14.3.3. Justifying Strings

str.center, str.ljust, str.rjust can be used to centre, left-, or-right justify a string so that it is of at least given width, which might make the display thereof more aesthetic. Very long strings, possibly containing whole text paragraphs can be dealt with using the wrap and shorten functions from the textwrap package.

14.3.4. Direct Markdown Output in Jupyter

Further, with IPython/Jupyter, we can output strings that will be directly interpreted as Markdown-formatted:

import IPython.display
x = 2+2
out = f"*Result*: $2^2=2+2={x}$."
IPython.display.Markdown(out)

Result: \(2^2=2+2=4\).

Recall that Markdown is a very flexible markup language, allowing us to insert itemised and numbered lists, mathematical formulae, tables, images, etc.

14.3.5. Manual Markdown File Output

We can also generate Markdown code programmatically in the form of standalone .md files:

f = open("/tmp/test-report.md", "w")  # open for writing (overwrite if exists)
f.write("**Yummy Foods** include, but are not limited to:\n\n")
x = ["spam", "bacon", "eggs", "spam"]
for e in x:
    f.write(f"* {e}\n")
f.write("\nAnd now for something completely different:\n\n")
f.write("Rank | Food\n")
f.write("-----|-----\n")
for i in range(len(x)):
    f.write(f"{i+1:4} | {x[i][::-1]:10}\n")
f.close()
## 50
## 7
## 8
## 7
## 7
## 46
## 12
## 12
## 18
## 18
## 18
## 18

Here is the resulting raw Markdown source file:

with open("/tmp/test-report.md", "r") as f:
    out = f.read()
print(out)
## **Yummy Foods** include, but are not limited to:
## 
## * spam
## * bacon
## * eggs
## * spam
## 
## And now for something completely different:
## 
## Rank | Food
## -----|-----
##    1 | maps      
##    2 | nocab     
##    3 | sgge      
##    4 | maps

We can run it through the pandoc tool to convert it to a number of formats, including HTML, PDF, EPUB, and ODT. We may also render it directly into our report:

IPython.display.Markdown(out)

Yummy Foods include, but are not limited to:

  • spam

  • bacon

  • eggs

  • spam

And now for something completely different:

Rank

Food

1

maps

2

nocab

3

sgge

4

maps

Note

Figures created in matplotlib can be exported to PNG, SVG, or PDF files using the matplotlib.pyplot.savefig function.

Note

Data frames can be nicely prepared for display in a report using pandas.DataFrame.to_markdown.

Note

(*) Markdown is amongst many markup languages. Other learn-worthy ones include HTML (for the Web) and LaTeX (especially for beautiful typesetting of maths, print-ready articles and books, e.g., PDF; see [O+21] for a good introduction).
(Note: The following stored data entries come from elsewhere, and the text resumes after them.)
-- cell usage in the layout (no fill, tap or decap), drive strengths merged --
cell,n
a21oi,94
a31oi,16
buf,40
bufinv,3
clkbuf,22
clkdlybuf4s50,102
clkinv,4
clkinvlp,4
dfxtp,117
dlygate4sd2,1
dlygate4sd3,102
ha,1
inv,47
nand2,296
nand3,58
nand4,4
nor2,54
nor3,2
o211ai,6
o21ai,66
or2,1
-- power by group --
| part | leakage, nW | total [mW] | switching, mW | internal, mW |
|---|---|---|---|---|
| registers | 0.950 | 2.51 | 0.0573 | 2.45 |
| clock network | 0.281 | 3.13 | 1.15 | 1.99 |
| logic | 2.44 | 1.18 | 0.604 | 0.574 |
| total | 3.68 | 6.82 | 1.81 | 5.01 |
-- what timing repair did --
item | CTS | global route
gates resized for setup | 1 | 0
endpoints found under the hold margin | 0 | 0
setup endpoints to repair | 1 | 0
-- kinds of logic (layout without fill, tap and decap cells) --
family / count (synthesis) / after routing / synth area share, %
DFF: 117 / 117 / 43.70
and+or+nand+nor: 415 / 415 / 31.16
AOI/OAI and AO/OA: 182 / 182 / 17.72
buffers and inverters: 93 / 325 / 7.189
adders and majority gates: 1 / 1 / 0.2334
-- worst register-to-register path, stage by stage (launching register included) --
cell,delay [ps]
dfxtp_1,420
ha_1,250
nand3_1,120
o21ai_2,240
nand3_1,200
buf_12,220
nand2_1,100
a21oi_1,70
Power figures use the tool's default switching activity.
File: src/rtl/muldiv_pkg.sv
// Shared encodings, FSM states and helpers for the HI/LO multiply/divide unit.
// No timing of its own.
// No flow control; constants and pure functions only.
package muldiv_pkg;

    localparam logic [1:0] OP_MULT  = 2'b00;
    localparam logic [1:0] OP_MULTU = 2'b01;
    localparam logic [1:0] OP_DIV   = 2'b10;
    localparam logic [1:0] OP_DIVU  = 2'b11;

    localparam logic [4:0]  ITER_LAST = 5'd31;
    localparam logic [31:0] DIV0_LO   = 32'hFFFF_FFFF;

    typedef enum logic [1:0] {
        ST_IDLE = 2'd0,
        ST_RUN  = 2'd1,
        ST_FIX  = 2'd2
    } state_t;

    // Magnitude of a possibly-signed operand; 0x80000000 maps onto itself and
    // is then read as unsigned 2^31, which is what the iterations need.
    function automatic logic [31:0] mag32(input logic [31:0] x, input logic is_signed);
        return (is_signed && x[31]) ? (32'd0 - x) : x;
    endfunction

endpackage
Jupyter Notebooks can be converted to different formats using the jupyter-nbconvert command line tool.

More generally, pandoc is a generic converter between different formats, e.g., the highly universal (although primitive) Markdown and the said LaTeX and HTML. Also, it can be used for preparing presentations (slides).

14.4. Regular Expressions (*)

This section contains large excerpts from yours truly’s other work [Gag22].

Regular expressions (regexes) provide us with a concise grammar for defining systematic patterns which can be sought in character strings. Examples of such patterns include: specific fixed substrings, emojis of any kind, stand-alone sequences of lower-case Latin letters (“words”), substrings that can be interpreted as real numbers (with or without fractional parts, also in scientific notation), telephone numbers, email addresses, or URLs.

Theoretically, the concept of regular pattern matching dates back to the so-called regular languages and finite state automata [Kle51], see also [RS59] and [HU79]. Regexes in the form as we know today have already been present in one of the pre-Unix implementations of the command-line text editor qed [RT70] (the predecessor of the well-known sed).

14.4.1. Regex Matching with re

In Python, the re module implements a regular expression matching engine that accepts patterns following a similar syntax to the ones available in the Perl language.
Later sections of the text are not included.